Why assumptions about fast food employees are stupid

I figured I’d at least attempt a somewhat lighthearted post while I’m working on two somewhat less lighthearted posts (one on medieval history and another on biblical interpretation).  In the past (though not nearly distant enough, in my opinion), I wound up working in fast food, collectively for close to three years.  It doesn’t seem like a long time now, maybe because it’s a distant (but not distant enough) memory, or maybe because I’m older, but until recently, it seemed like it was much too long.  While I worked in fast food, I learned several things about fast food employees.

1)  Fast food employees are not all dumb.   I’m sure we’ve all seen/heard the stereotype, the fast food employee who is borderline mentally handicapped, who can barely count to ten, who can’t get a job anywhere else because they’re just not smart enough, etc.  But here’s the thing:  When I worked in fast food, hardly anyone I worked with was an idiot.  Oh sure, they had their strong areas and their weak areas, but in fast food, you have to learn to think and act fast.  If a person is mentally handicapped, they’ll be stuck on fries or cleaning the lobby all the time.  Not just sometimes, like everyone else, but all the time.  If they are not, they’ll be the ones taking your order, making your food, and giving you your order.

What’s more, what was true then is even more true now, regarding college degrees.  I actually had at least a couple co-workers who had college degrees, and these were just the ones of which I was aware.  One had a BA in English Literature (we once spent an entire lunch break discussing dystopian literature).  The other had a BA in Business Management.  Working in fast food?  You bet.  The first worked in fast food because it fit better with her schedule.  The second was because nothing else was really available at the time; the post-9/11 economy was really tough.  That’s even more true today, because so many people were so afraid of being stuck working fast food, they went out and obtained degrees only to find out that no jobs were available.  So for all you know, the guy who took your order has an MA in Near East History and the girl who handed you your bag speaks five languages fluently.  You just don’t know.

One of these girls may have more college degrees than you do, you slacker.

2)  Fast food employees are not all lazy.  Honestly, this should be a no-brainer, but considering how many times I’ve heard this, I guess it isn’t.  When I worked in fast food, it was not unusual for us to do hundreds or even thousands of dollars worth of business in just a few hours.  Some fast food places will have 1-4 people working each area and dividing the work up between them.  Other places may have only one person working an entire area, such as only one person working the entire drive-through, one person working the grill (which includes making the sandwiches), and one person working the front register.  Tie these two together.  In case you’re not getting the picture, imagine that the voice taking your order on drive-through may also be taking someone else’s cash, right after grabbing the bag containing the order for another customer, while making the drinks for the next customer, while they’re listening to you.  They didn’t miss you saying that you didn’t want onions on your burger because they’re lazy, they missed it because the person at the window was asking them for extra ketchup, or changing their order, or complaining, or heck, even cussing them out!  The fact is, however, that a person can’t be lazy and continue working in fast food.  You can’t make it, unless the place has no standards.  Most of the big-name fast food companies, however, have very high standards, so the employee who wants to just sit around and smoke pot while they’re at work probably won’t last long.

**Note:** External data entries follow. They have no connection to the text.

===== src/esc_pkg.sv =====
// Shared constants, types and helpers for the environmental sensor compensation block.
// Used by the pipelined divider, the top level and the testbench.
`timescale 1ns / 1ps
`default_nettype none

package esc_pkg;

  // Datapath word width; every intermediate wraps at this width.
  localparam int DW = 32;

  // Configuration register indexes.
  typedef enum logic [2:0] {
    REG_TEMP  = 3'd0,
    REG_PLOW  = 3'd1,
    REG_PMID  = 3'd2,
    REG_PLAST = 3'd3,
    REG_HUM   = 3'd4
  } cfg_idx_t;

  // Formula constants.
  localparam logic [31:0] C_P_OFFSET  = 32'd64000;
  localparam logic [31:0] C_H_OFFSET  = 32'd76800;
  localparam logic [31:0] C_P_FULL    = 32'd1048576;
  localparam logic [31:0] C_P_SCALE   = 32'd3125;
  localparam logic [31:0] C_H_CLAMP   = 32'd419430400;
  localparam logic [31:0] C_H_BIAS    = 32'd2097152;
  localparam logic [31:0] C_HALF15    = 32'd32768;
  localparam logic [31:0] C_RND14     = 32'd16384;
  localparam logic [31:0] C_RND13     = 32'd8192;
  localparam logic [31:0] C_T_RND     = 32'd128;

  // Side data that rides along with each divider transfer.
  typedef struct packed {
    logic [31:0] temp;
    logic [13:0] hum;
    logic        big;
    logic        zero;
  } div_side_t;

  // Arithmetic right shift of a 32-bit two's complement pattern.
  function automatic logic [31:0] asr(input logic [31:0] x, input int unsigned n);
    return $unsigned($signed(x) >>> n);
  endfunction

endpackage

`default_nettype wire


===== src/esc_div.sv =====
// Pipelined unsigned 32-by-32 restoring divider, one quotient bit per stage.
// Depends on esc_pkg for the word width.
`timescale 1ns / 1ps
`default_nettype none

module esc_div #(
  parameter int PW = 8
) (
  input  wire logic          clk,
  input  wire logic          rst_n,
  input  wire logic          en,
  input  wire logic          in_valid,
  input  wire logic [31:0]   dividend,
  input  wire logic [31:0]   divisor,
  input  wire logic [PW-1:0] side_in,
  output      logic          out_valid,
  output      logic [31:0]   quotient,
  output      logic [PW-1:0] side_out
);
  import esc_pkg::*;

  logic          v_r    [DW];
  logic [DW-1:0] rem_r  [DW];
  logic [DW-1:0] num_r  [DW];
  logic [DW-1:0] den_r  [DW];
  logic [DW-1:0] quo_r  [DW];
  logic [PW-1:0] side_r [DW];

  for (genvar k = 0; k < DW; k++) begin : g_step
    logic          v_prev;
    logic [DW-1:0] rem_prev, num_prev, den_prev, quo_prev;
    logic [PW-1:0] side_prev;
    logic [DW:0]   shifted, trial;

    // Stage input: the ports for the first step, the previous stage otherwise.
    if (k == 0) begin : g_first
      assign v_prev    = in_valid;
      assign rem_prev  = '0;
      assign num_prev  = dividend;
      assign den_prev  = divisor;
      assign quo_prev  = '0;
      assign side_prev = side_in;
    end else begin : g_next
      assign v_prev    = v_r[k-1];
      assign rem_prev  = rem_r[k-1];
      assign num_prev  = num_r[k-1];
      assign den_prev  = den_r[k-1];
      assign quo_prev  = quo_r[k-1];
      assign side_prev = side_r[k-1];
    end

    // Shift in the next dividend bit and try the subtraction.
    assign shifted = {rem_prev, num_prev[DW-1]};
    assign trial   = shifted - {1'b0, den_prev};

    always_ff @(posedge clk) begin
      if (!rst_n) begin
        v_r[k] <= 1'b0;
      end else if (en) begin
        v_r[k] <= v_prev;
      end
    end

    always_ff @(posedge clk) begin
      if (en) begin
        rem_r[k]  <= trial[DW] ? shifted[DW-1:0] : trial[DW-1:0];
        num_r[k]  <= {num_prev[DW-2:0], 1'b0};
        den_r[k]  <= den_prev;
        quo_r[k]  <= {quo_prev[DW-2:0], ~trial[DW]};
        side_r[k] <= side_prev;
      end
    end
  end

  assign out_valid = v_r[DW-1];
  assign quotient  = quo_r[DW-1];
  assign side_out  = side_r[DW-1];

endmodule

`default_nettype wire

 This guy also took your order, your cash, gathered your order, and made your drink.

3)  Fast food employees are not all dishonest.  I would actually go so far as to say that hardly any are.  You may have isolated incidences of employees stealing money or large amounts of food, or telling a customer that the milkshake machine is down just because they don’t want to deal with it, but these are very few and very far between.  Fast food employees generally cannot be dishonest and continue being employed there.  If an employee tells you that the ice cream machine is broken or the milkshake machine is down for the night, they’re probably telling you the truth.  If they mess up your order, it isn’t always because they’re lazy, stupid, or just don’t care about being honest, it’s because they’re human and these things happen.

4)  Fast food employees are not all unhygienic.  First of all, many fast food restaurants require that their employees wash or sanitize their hands after touching food, money, their clothes, or their hair, and after smoking, eating, or using the restroom.  Some go even further and require that employees also sanitize their hands every half hour, whether by washing or by using sanitizing gel.  In some places, they may be slightly less demanding, but the thing is, if an employee is going to be working with food or with customers, they’re usually expected to be clean, at least when they first arrive at work.  After eight hours of working within feet of a hot grill or a vat containing hot oil, don’t expect too much though.  They’re probably going to be a little sweaty after that, and that grease is probably collecting in their hair.  Don’t assume that they just didn’t take a shower or that their hands are filthy.  You’re probably wrong on both counts.  Oh and the whole spitting in your food thing?  There’s a reason it’s news when things like that happen:  Because it’s very, very rare.  Most places won’t allow it.  Most employees care too much about remaining employed so they won’t risk it.  There are better ways to get back at a rude customer without risking getting fired.  I got back at them by being extra nice so they’d feel stupid.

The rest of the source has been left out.